A principios de los 80, un grupo de arquitectos dirigidos por Pedro Ramírez Vázquez empezó la construcción del Palacio Legislativo de San Lázaro. El recinto fue erigido fuera del área monumental de la ciudad, muy lejos de las avenidas, las plazas y los edificios que conforman el centro de la capital. Por esta razón, el Palacio Legislativo no fue nunca lo que debió ser: una referencia urbana, la representación arquitectónica del ideal democrático en el país, como lo son este tipo de recintos en las capitales de todo el mundo: el Parlamento en Londres, el Capitolio en Washington, la Asamblea Nacional en París.
Pero el Palacio Legislativo resultó ser único en el mundo no tanto por su locación en la ciudad, lejos de todo, sino por algo más sutil: la conformación del espacio al interior del edificio.
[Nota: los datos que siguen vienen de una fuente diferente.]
### src/rtl/pslp_pkg.sv
// Package for the priority status LED pattern block.
// Holds item, command and state types, timing constants and the small
// arithmetic helpers. Depends on nothing.
package pslp_pkg;

  localparam int unsigned MS_W = 11;
  localparam int unsigned RV_W = 5;
  localparam int unsigned FC_W = 4;

  localparam logic [MS_W-1:0] ERR_ON_MS    = 11'd100;
  localparam logic [MS_W-1:0] ERR_OFF_MS   = 11'd250;
  localparam logic [MS_W-1:0] ERR_PAUSE_MS = 11'd1250;

  // unused effect code, stored as off
  localparam logic [1:0] EFFECT_RSVD = 2'd3;

  typedef enum logic [1:0] {
    REQ_TICK   = 2'd0,
    REQ_ADD    = 2'd1,
    REQ_REMOVE = 2'd2,
    REQ_CLEAR  = 2'd3
  } req_t;

  typedef enum logic [1:0] {
    MODE_OFF   = 2'd0,
    MODE_BLINK = 2'd1,
    MODE_ERROR = 2'd2
  } mode_t;

  typedef enum logic [2:0] {
    ST_IDLE,
    ST_APPLY,
    ST_SELECT,
    ST_STEP,
    ST_DONE
  } state_t;

  typedef struct packed {
    req_t       req_type;
    logic [1:0] slot;
    logic [1:0] effect_mode;
    logic [7:0] effect_value;
  } in_item_t;

  typedef struct packed {
    logic       led_pin;
    logic       led_lit;
    logic [1:0] active_mode;
  } out_item_t;

  typedef struct packed {
    logic capture;
    logic tick_count;
    logic tick_expire;
    logic table_write;
    logic select;
    logic step;
    logic load_out;
  } cmd_t;

  typedef struct packed {
    logic req_tick;
    logic expire;
    logic found;
  } sts_t;

  function automatic logic [RV_W-1:0] mod17(input logic [7:0] v);
    logic [7:0] t;
    t = v;
    if (t >= 8'd136) t = t - 8'd136;
    if (t >= 8'd68)  t = t - 8'd68;
    if (t >= 8'd34)  t = t - 8'd34;
    if (t >= 8'd17)  t = t - 8'd17;
    return t[RV_W-1:0];
  endfunction

  function automatic logic [RV_W-1:0] mod11(input logic [7:0] v);
    logic [8:0] t;
    t = {1'b0, v};
    if (t >= 9'd176) t = t - 9'd176;
    if (t >= 9'd88)  t = t - 9'd88;
    if (t >= 9'd44)  t = t - 9'd44;
    if (t >= 9'd22)  t = t - 9'd22;
    if (t >= 9'd11)  t = t - 9'd11;
    return t[RV_W-1:0];
  endfunction

  // (1000 / rate) / 2 for rate 1..16
  function automatic logic [MS_W-1:0] blink_half(input logic [RV_W-1:0] r);
    logic [MS_W-1:0] h;
    unique case (r)
      5'd2:    h = 11'd250;
      5'd3:    h = 11'd166;
      5'd4:    h = 11'd125;
      5'd5:    h = 11'd100;
      5'd6:    h = 11'd83;
      5'd7:    h = 11'd71;
      5'd8:    h = 11'd62;
      5'd9:    h = 11'd55;
      5'd10:   h = 11'd50;
      5'd11:   h = 11'd45;
      5'd12:   h = 11'd41;
      5'd13:   h = 11'd38;
      5'd14:   h = 11'd35;
      5'd15:   h = 11'd33;
      5'd16:   h = 11'd31;
      default: h = 11'd500;
    endcase
    return h;
  endfunction

endpackage

### src/rtl/pslp_ctrl.sv
// Controller state machine for the priority status LED pattern block.
// Sequences capture, table update, selection, pattern step and result load.
// Depends on pslp_pkg.
module pslp_ctrl (
  input  logic          clk,
  input  logic          rst_n,
  input  logic          in_valid,
  output logic          in_ready,
  output logic          out_valid,
  input  logic          out_ready,
  input  pslp_pkg::sts_t sts,
  output pslp_pkg::cmd_t cmd
);

  pslp_pkg::state_t state_r, state_nxt;
  logic             out_valid_r, out_valid_nxt;

  always_ff @(posedge clk) begin
    if (!rst_n) begin
      state_r     <= pslp_pkg::ST_IDLE;
      out_valid_r <= 1'b0;
    end else begin
      state_r     <= state_nxt;
      out_valid_r <= out_valid_nxt;
    end
  end

  always_comb begin
    state_nxt = state_r;
    cmd       = '0;
    in_ready  = 1'b0;
    unique case (state_r)
      pslp_pkg::ST_IDLE: begin
        in_ready = 1'b1;
        if (in_valid) begin
          cmd.capture = 1'b1;
          state_nxt   = pslp_pkg::ST_APPLY;
        end
      end
      pslp_pkg::ST_APPLY: begin
        if (sts.req_tick) begin
          if (sts.expire) begin
            cmd.tick_expire = 1'b1;
            state_nxt       = pslp_pkg::ST_STEP;
          end else begin
            cmd.tick_count = 1'b1;
            state_nxt      = pslp_pkg::ST_DONE;
          end
        end else begin
          cmd.table_write = 1'b1;
          state_nxt       = pslp_pkg::ST_SELECT;
        end
      end
      pslp_pkg::ST_SELECT: begin
        cmd.select = 1'b1;
        state_nxt  = sts.found ? pslp_pkg::ST_STEP : pslp_pkg::ST_DONE;
      end
      pslp_pkg::ST_STEP: begin
        cmd.step  = 1'b1;
        state_nxt = pslp_pkg::ST_DONE;
      end
      pslp_pkg::ST_DONE: begin
        if (!out_valid_r || out_ready) begin
          cmd.load_out = 1'b1;
          state_nxt    = pslp_pkg::ST_IDLE;
        end
      end
      default: state_nxt = pslp_pkg::ST_IDLE;
    endcase
  end

  always_comb begin
    if (cmd.load_out) begin
      out_valid_nxt = 1'b1;
    end else if (out_ready) begin
      out_valid_nxt = 1'b0;
    end else begin
      out_valid_nxt = out_valid_r;
    end
  end

  assign out_valid = out_valid_r;

endmodule

### src/rtl/pslp_dp.sv
// Datapath for the priority status LED pattern block: slot table, running
// effect, flash counter, millisecond timer and result register.
// Depends on pslp_pkg.
module pslp_dp #(
  parameter int unsigned TASK_SLOTS = 4
) (
  input  logic                clk,
  input  logic                rst_n,
  input  pslp_pkg::in_item_t  in_item,
  input  logic                cfg_we,
  input  logic                cfg_wdata,
  input  pslp_pkg::cmd_t      cmd,
  output pslp_pkg::sts_t      sts,
  output pslp_pkg::out_item_t out_item
);

  logic [1:0]                  modes_r   [TASK_SLOTS];
  logic [1:0]                  modes_nxt [TASK_SLOTS];
  logic [7:0]                  values_r  [TASK_SLOTS];
  logic [7:0]                  values_nxt[TASK_SLOTS];
  pslp_pkg::mode_t             run_mode_r, run_mode_nxt;
  logic [pslp_pkg::RV_W-1:0]   run_value_r, run_value_nxt;
  logic [pslp_pkg::FC_W-1:0]   flash_r, flash_nxt;
  logic                        lit_r, lit_nxt;
  logic [pslp_pkg::MS_W-1:0]   ms_left_r, ms_left_nxt;
  logic                        armed_r, armed_nxt;
  logic                        inv_r;
  pslp_pkg::in_item_t          item_r;
  pslp_pkg::out_item_t         out_r;

  logic                        sel_found;
  logic [1:0]                  sel_mode;
  logic [7:0]                  sel_value;
  logic [pslp_pkg::RV_W-1:0]   sel_red;

  always_ff @(posedge clk) begin
    if (!rst_n) begin
      for (int k = 0; k < TASK_SLOTS; k++) begin
        modes_r[k]  <= pslp_pkg::MODE_OFF;
        values_r[k] <= 8'd0;
      end
      run_mode_r  <= pslp_pkg::MODE_OFF;
      run_value_r <= '0;
      flash_r     <= '0;
      lit_r       <= 1'b0;
      ms_left_r   <= '0;
      armed_r     <= 1'b0;
      inv_r       <= 1'b0;
    end else begin
      modes_r     <= modes_nxt;
      values_r    <= values_nxt;
      run_mode_r  <= run_mode_nxt;
      run_value_r <= run_value_nxt;
      flash_r     <= flash_nxt;
      lit_r       <= lit_nxt;
      ms_left_r   <= ms_left_nxt;
      armed_r     <= armed_nxt;
      if (cfg_we) inv_r <= cfg_wdata;
    end
  end

  always_ff @(posedge clk) begin
    if (cmd.capture) item_r <= in_item;
    if (cmd.load_out) out_r <= '{led_pin: lit_r ^ inv_r, led_lit: lit_r,
                                 active_mode: run_mode_r};
  end

  // lowest-numbered active slot wins
  always_comb begin
    sel_found = 1'b0;
    sel_mode  = pslp_pkg::MODE_OFF;
    sel_value = 8'd0;
    for (int k = TASK_SLOTS - 1; k >= 0; k--) begin
      if (modes_r[k] != pslp_pkg::MODE_OFF) begin
        sel_found = 1'b1;
        sel_mode  = modes_r[k];
        sel_value = values_r[k];
      end
    end
    sel_red = (sel_mode == pslp_pkg::MODE_BLINK) ? pslp_pkg::mod17(sel_value)
                                                 : pslp_pkg::mod11(sel_value);
    if (sel_red == '0) sel_red = 5'd1;
  end

  always_comb begin
    modes_nxt     = modes_r;
    values_nxt    = values_r;
    run_mode_nxt  = run_mode_r;
    run_value_nxt = run_value_r;
    flash_nxt     = flash_r;
    lit_nxt       = lit_r;
    ms_left_nxt   = ms_left_r;
    armed_nxt     = armed_r;

    if (cmd.table_write) begin
      for (int k = 0; k < TASK_SLOTS; k++) begin
        priority if (item_r.req_type == pslp_pkg::REQ_CLEAR) begin
          modes_nxt[k]  = pslp_pkg::MODE_OFF;
          values_nxt[k] = 8'd0;
        end else if (int'(item_r.slot) == k) begin
          if (item_r.req_type == pslp_pkg::REQ_ADD) begin
            modes_nxt[k]  = (item_r.effect_mode == pslp_pkg::EFFECT_RSVD)
                            ? pslp_pkg::MODE_OFF : item_r.effect_mode;
            values_nxt[k] = item_r.effect_value;
          end else begin
            modes_nxt[k]  = pslp_pkg::MODE_OFF;
            values_nxt[k] = 8'd0;
          end
        end
      end
    end

    if (cmd.tick_count && armed_r) begin
      ms_left_nxt = ms_left_r - 11'd1;
    end

    if (cmd.tick_expire) begin
      armed_nxt   = 1'b0;
      ms_left_nxt = '0;
    end

    if (cmd.select) begin
      lit_nxt       = 1'b0;
      armed_nxt     = 1'b0;
      ms_left_nxt   = '0;
      flash_nxt     = '0;
      run_mode_nxt  = sel_found ? pslp_pkg::mode_t'(sel_mode) : pslp_pkg::MODE_OFF;
      run_value_nxt = sel_found ? sel_red : '0;
    end

    if (cmd.step) begin
      unique case (run_mode_r)
        pslp_pkg::MODE_BLINK: begin
          lit_nxt     = ~lit_r;
          ms_left_nxt = pslp_pkg::blink_half(run_value_r);
          armed_nxt   = 1'b1;
        end
        pslp_pkg::MODE_ERROR: begin
          armed_nxt = 1'b1;
          priority if (!lit_r && ({1'b0, flash_r} < run_value_r)) begin
            lit_nxt     = 1'b1;
            flash_nxt   = flash_r + 4'd1;
            ms_left_nxt = pslp_pkg::ERR_ON_MS;
          end else if (lit_r && ({1'b0, flash_r} <= run_value_r)) begin
            lit_nxt     = 1'b0;
            ms_left_nxt = pslp_pkg::ERR_OFF_MS;
          end else begin
            flash_nxt   = '0;
            lit_nxt     = 1'b0;
            ms_left_nxt = pslp_pkg::ERR_PAUSE_MS;
          end
        end
        default: begin
          lit_nxt     = 1'b0;
          armed_nxt   = 1'b0;
          ms_left_nxt = '0;
        end
      endcase
    end
  end

  assign sts.req_tick = (item_r.req_type == pslp_pkg::REQ_TICK);
  assign sts.expire   = armed_r && (ms_left_r <= 11'd1);
  assign sts.found    = sel_found;
  assign out_item     = out_r;

endmodule

### src/rtl/priority_status_led_pattern.sv
// Priority status LED pattern generator, top level.
// Input channel in_valid/in_ready/in_item carries one request per item:
// a millisecond tick, or an add, remove or clear-all on the four-slot
// effect table (slot 0 is highest priority). Output channel
// out_valid/out_ready/out_item returns one result per item: pin level,
// lit state and the effect now running. cfg_we/cfg_wdata set the LED
// inversion; write it only while the block is idle.
// Sequence: a tick goes through apply and load when the timer does not
// expire, and through apply, pattern step and load when it does; a table
// request goes through apply, select, pattern step (only when an effect
// is found) and load. One item is in work at a time.
// A new item is taken while the previous result still waits in the output
// register; if the receiver stalls, the next result holds in the done state
// and input stops being accepted until the register frees up.
// Reset (synchronous, rst_n low) clears the table, the running effect, the
// timer, the inversion setting and the output valid.
// Depends on pslp_pkg, pslp_ctrl and pslp_dp.
module priority_status_led_pattern #(
  parameter int unsigned TASK_SLOTS = 4
) (
  input  logic                clk,
  input  logic                rst_n,
  input  logic                in_valid,
  output logic                in_ready,
  input  pslp_pkg::in_item_t  in_item,
  output logic                out_valid,
  input  logic                out_ready,
  output pslp_pkg::out_item_t out_item,
  input  logic                cfg_we,
  input  logic                cfg_wdata
);

  pslp_pkg::cmd_t cmd;
  pslp_pkg::sts_t sts;

  pslp_ctrl u_ctrl (
    .clk       (clk),
    .rst_n     (rst_n),
    .in_valid  (in_valid),
    .in_ready  (in_ready),
    .out_valid (out_valid),
    .out_ready (out_ready),
    .sts       (sts),
    .cmd       (cmd)
  );

  pslp_dp #(
    .TASK_SLOTS (TASK_SLOTS)
  ) u_dp (
    .clk       (clk),
    .rst_n     (rst_n),
    .in_item   (in_item),
    .cfg_we    (cfg_we),
    .cfg_wdata (cfg_wdata),
    .cmd       (cmd),
    .sts       (sts),
    .out_item  (out_item)
  );

endmodule
### config.mk
export PLATFORM = sky130hd
export DESIGN_NAME = priority_status_led_pattern
export DESIGN_NICKNAME = d
export VERILOG_FILES = /design/src/rtl/pslp_pkg.sv /design/src/rtl/pslp_ctrl.sv /design/src/rtl/pslp_dp.sv /design/src/rtl/priority_status_led_pattern.sv
export SDC_FILE = /design/constraint.sdc
export NUM_CORES = 1
export LEC_CHECK = 0
export BUFFER_PORTS_ARGS = -buffer_cell sky130_fd_sc_hd__buf_2
export CAP_MARGIN = 5
export CORE_ASPECT_RATIO = 0.9
export CORE_MARGIN = 2
export CORE_UTILIZATION = 63
export CTS_CLUSTER_DIAMETER = 120
export CTS_CLUSTER_SIZE = 20
export DETAILED_ROUTE_END_ITERATION = 6
export PLACE_DENSITY = 0.81
export SLEW_MARGIN = 15
export SYNTH_ARGS = -nofsm -noshare
export SYNTH_HDL_FRONTEND = slang
export SYNTH_SLANG_ARGS = --single-unit
### constraint.sdc
create_clock -name clk -period 9.65 [get_ports clk]
set_clock_uncertainty 0.05 [all_clocks]
set_input_delay 2.895 -clock clk [delete_from_list [all_inputs] [get_ports clk]]
set_output_delay 2.895 -clock clk [all_outputs]
set_load 0.1 [all_outputs]
; ---- Word level (Yosys, flattened, before mapping)
; Memory sizes are Yosys's and may differ from the RTL's. A register that Yosys moved wholly into a read port is not among the register bits.
; Cells that the tools add are included.
[totals]
regBits = 87
latchBits = 0
mem_bits_rw = 0
rom_bits = 288
output_inout_bits = 6
wordCells = 180
mem_count = 1
[op_classes]
add_sub_neg = 11
mul = 0
div = 0
order_cmp = 12
n_eq_ne = 15
n_shift = 0
mux = 86
n_bitwise = 2
reduce_logical = 29
[memory_table]
columns = name, words, word_bits, read_ports, rd_ports_with_merged_regs, write_ports, line
row1 = (no name shown), 32, 9, 1, 1, 0, pslp_pkg.sv:91  ; unique case (r)
[ops]
columns = operator, count
row1 = two-way mux 8 bit, 16
row2 = two-way mux 11 bit, 6
row3 = two-way mux 9 bit, 4
row4 = two-way mux 5 bit, 7
row5 = two-way mux 2 bit, 16
row6 = two-way mux 1 bit, 23
row7 = case mux 11 bit (2 select lines), 1
row8 = two-way mux 4 bit, 5
row9 = nonzero test 2 bit, 10
row10 = two-way mux 3 bit, 6
row11 = "greater-or-equal comparator 8 bit, second input constant", 2
row12 = case mux 3 bit (5 select lines), 1
row13 = "less-or-equal comparator 11 x 1 -> 1 bit, second input constant", 1
row14 = "subtractor 11 x 1 -> 11 bit, second input constant", 1
row15 = "equality test 2 bit, second input constant", 5
row16 = AND reduction 2 bit, 5
row17 = "greater-or-equal comparator 9 x 4 -> 1 bit, second input constant", 1
row18 = "greater-or-equal comparator 9 x 5 -> 1 bit, second input constant", 1
row19 = "greater-or-equal comparator 9 x 6 -> 1 bit, second input constant", 1
row20 = "greater-or-equal comparator 9 x 7 -> 1 bit, second input constant", 1
row21 = "subtractor 8 x 8 -> 9 bit, second input constant", 1
row22 = "subtractor 9 x 5 -> 9 bit, second input constant", 1
row23 = "subtractor 9 x 6 -> 9 bit, second input constant", 1
row24 = "subtractor 9 x 7 -> 9 bit, second input constant", 1
row25 = 29 further kinds, 38

; ---- Longest topological paths before layout
; Gate-level depths: netlist of the first run.
[depth]
word_depth = 21
ltp_mapped = 40
mapped_depth_nobuf = 38

; ---- Cells and area by module
; A second synthesis of the first run with hierarchy kept.
[unflattened]
cells_unflattened = 900
hier_area_um2 = 7512.2
[by_module_without_submodules]
columns = mod, instances, cells_per_inst, area_each_um2, seq_area_each_um2
row1 = pslp_dp, 1, 866, 7241.9, 2021.9
row2 = pslp_ctrl, 1, 34, 270.3, 80.1

; ---- Least setup slack after synthesis of the first run
; OpenSTA, ideal clock, no wires.
[synth_timing]
path_type = reg-to-reg
startpoint = register u_dp.modes_r[3] (netlist name)
endpoint = register with a tool-made name
arrival_ns = 7.461
required_time_ns = 9.541
setup_slack_ns = 2.080
stages_incl_launch_ff = 37
period_less_slack_ns = 7.570
cell_sequence = dfxtp_1 buf_2 clkbuf_1 or3b_1 a211oi_1 nor2_1 inv_1 ha_1 o2111ai_2 a21oi_2 xnor2_1 ha_1 inv_1 nand3_1 o2111a_1 o21ai_0 and2_1 ha_1 inv_1 nor3_1 a2bb2oi_4 nor3_1 or2_2 ha_1 inv_1 o21a_1 a32oi_1 o22ai_1 nor3_1 o311ai_0 a21oi_1 a31o_2 nand2_1 ha_1 or4b_1 a21oi_1 a31o_1
[synth_rtl]
columns = item, line
row1 = start: declaration, pslp_dp.sv:17  ; logic [1:0] modes_r [TASK_SLOTS];
row2 = start signal: indexed assignment, pslp_dp.sv:39  ; modes_r[k] <= pslp_pkg::MODE_OFF;
row3 = start signal: assignment, pslp_dp.sv:50  ; modes_r <= modes_nxt;

==> results of run 1 <==
cells in the mapped netlist, drive strengths merged, types with 5 or more instances:
| cell type | number |
|---|---|
| nor2 | 111 |
| dfxtp | 78 |
| nand2 | 68 |
| a21oi | 66 |
| mux2i | 54 |
| o21ai | 43 |
| ha | 31 |
| inv | 31 |
| nor3 | 28 |
| clkbuf | 24 |
| and2 | 23 |
| a31oi | 21 |
| edfxtp | 18 |
| buf | 16 |
| nand3 | 16 |
| o21a | 15 |
| o211ai | 14 |
| a21o | 12 |
| a32oi | 11 |
| nor2b | 11 |
| a211oi | 10 |
| or2 | 9 |
| and3 | 8 |
| nand2b | 8 |
| nor4 | 8 |
| nand4 | 7 |
| or4 | 7 |
| mux2 | 6 |
| or3 | 6 |
| xnor2 | 6 |
| a211o | 5 |
| a31o | 5 |
| a41oi | 5 |
| nand3b | 5 |
| o22ai | 5 |
| or3b | 5 |
power groups by stage:
stage / registers (mW) / clock network (mW) / logic (mW)
floorplan: 0.438 / 0 / 0.0616
global placement: 0.438 / 0 / 0.0790
detailed placement: 0.438 / 0 / 0.0815
CTS: 0.429 / 0.367 / 0.0820
global route: 0.431 / 0.383 / 0.0916
finish: 0.430 / 0.363 / 0.0831
worst reg2reg max path, delay by kind of cell, from the launching register on:
kind,cells,cell delay [ns]
and+or+nand+nor,11,2.80
AOI/OAI and AO/OA,12,2.83
adders and majority gates,6,1.54
DFF,1,0.49
buffers and inverters,6,0.80
xor gates and xnor gates,2,0.38
routing by layer:
metal	track usage, %	vias up
li1	-	3277
met1	40.61	3213
met2	51.71	255
met3	6.497	40
met4	10.80	0
met5	0	-
cells by family after synthesis:
| group | Yosys count | share of synthesized area (%) |
|---|---|---|
| and+or+nand+nor | 330 | 23.44 |
| adders and majority gates | 31 | 5.451 |
| DFF | 96 | 29.54 |
| muxes | 60 | 8.546 |
| buffers and inverters | 75 | 4.414 |
| xor gates and xnor gates | 9 | 1.108 |
| AOI/OAI and AO/OA | 275 | 27.50 |
flip-flops by register name, summed over array words and instances (netlist names), named ones only:
register / flops
u_dp.out_item: 4
u_dp.inv_r: 1
u_ctrl.state_r: 3
u_dp.ms_left_r: 11
u_dp.item_r: 14
u_ctrl.out_valid: 1
u_dp.run_value_r: 5
u_dp.run_mode_r: 2
u_dp.lit_r: 1
u_dp.modes_r: 8
u_dp.flash_r: 4
u_dp.armed_r: 1
u_dp.values_r: 32
per-stage QoR:
| step | hold WS (ns) | power [mW] | setup WS, ns | cells |
|---|---|---|---|---|
| 3_5_place_dp | 0.4225 | 0.5199 | 0.6514 | 1018 |
| 6_report | 0.4352 | 0.8757 | 0.6590 | 1034 |
| 5_1_grt | 0.4714 | 0.9050 | 0.09260 | 1034 |
| 2_1_floorplan | 0.3997 | 0.4993 | 2.080 | 876 |
| 3_3_place_gp | 0.4179 | 0.5168 | 0.8364 | 1018 |
| 4_1_cts | 0.4328 | 0.8788 | 0.5850 | 1034 |
placed cells by master, fill, tap and decap left out, types with 6 or more instances in the layout:
cell type and n:
nor2_1 108, dfxtp_1 78, nand2_1 68, a21oi_1 65, mux2i_1 54, o21ai_0 42
inv_1 31, ha_1 31, nor3_1 26, buf_2 25, and2_1 23, a31oi_1 19
edfxtp_1 18, nand3_1 16, o21a_1 15, a21o_1 12, o211ai_1 12, nor2b_1 11
a32oi_1 11, a211oi_1 9, clkbuf_16 9, nand2b_1 8, and3_1 8, nand4_1 7
or4_1 6, or2_2 6, xnor2_1 6, or3_1 6
final cells by class:
cell class / instances / area (µm²)
multi-input combinational: 705 / 4707
fill: 913 / 3306
sequential: 96 / 2102
clock buffer: 10 / 229.0
tap: 152 / 190.2
timing repair buffer: 30 / 162.7
inverter: 35 / 131.4
clock inverter: 6 / 72.57
final timing paths:
| path | startpoint | end | slack [ns] | cells after the start |
|---|---|---|---|---|
| setup / recovery | u_dp.modes_r[7] | flop | 0.66 | 37 |
| hold / removal | u_dp.ms_left_r[3] | u_dp.ms_left_r[3] | 0.44 | 2 |
| setup reg to reg | u_dp.modes_r[7] | flop | 0.66 | 37 |
| hold reg to reg | u_dp.ms_left_r[3] | u_dp.ms_left_r[3] | 0.44 | 2 |
timing repair:
action | 4_1_cts | 5_1_grt
resized for setup | 0 | 3
endpoints found under the setup margin | 0 | 4
buffers inserted | 0 | 0
hold endpoints to repair | 0 | 0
Ramírez Vázquez, el arquitecto consentido del régimen del PRI, concibió el recinto de los representantes del pueblo, no en la forma de un parlamento, sino de un auditorio. “¿Qué razones funcionales o políticas condujeron a proyectar el recinto de debates como un auditorio, en lugar de una sala con bancas enfrentadas o en herradura?”, preguntaba Teodoro González de León en su libro Arquitectura y política. “Estas dos formas son las únicas que ha generado la cultura arquitectónica a través de los tiempos, para que la gente que polemiza se vea y se enfrente (que es la única forma del diálogo)”. Todos los modelos de recintos dedicados al debate provienen de Grecia, donde fueron construidos los primeros lugares no improvisados, sino permanentes, para celebrar asambleas: el Telesterion, que tiene bancas enfrentadas, y el Bouleuterion, que tiene asientos en forma de herradura, como el que existe todavía en las ruinas de Mileto. Los ingleses adoptaron el primer modelo, el de las bancas enfrentadas, que caracteriza la sala de sesiones de Westminster. Los franceses adoptaron el segundo modelo, el de los asientos en forma de herradura, que distingue a la Asamblea Nacional. “Todos los parlamentos del mundo sesionan en recintos con variantes de esas dos formas”, escribía con malicia González de León. “Que yo sepa, solo en este país diputados y senadores legislan en auditorios”.
El proyecto de Ramírez Vázquez estaba determinado por la naturaleza del sistema político mexicano —en concreto, por el papel que desempeñaba en ese sistema la figura del presidente de la República. No era desde luego un lugar diseñado para debatir: el país que vivió por décadas bajo la hegemonía del PRI no concebía el debate de verdad en el Congreso de la Unión, que era una extensión del Ejecutivo. Por eso no era necesario que los representantes del pueblo dialogaran y discutieran, cara a cara, en bancas enfrentadas. Los legisladores limitaban entonces su labor a darle sustento legal a las instrucciones que llegaban de lo más alto, donde residía la figura que todos los años, el 1 de septiembre por la mañana, encabezaba desde la tribuna —allá arriba, en lo alto del auditorio, para poder concentrar toda la atención del público— el ritual del informe presidencial, que hoy, en 2020, ha vuelto a cobrar vida en México.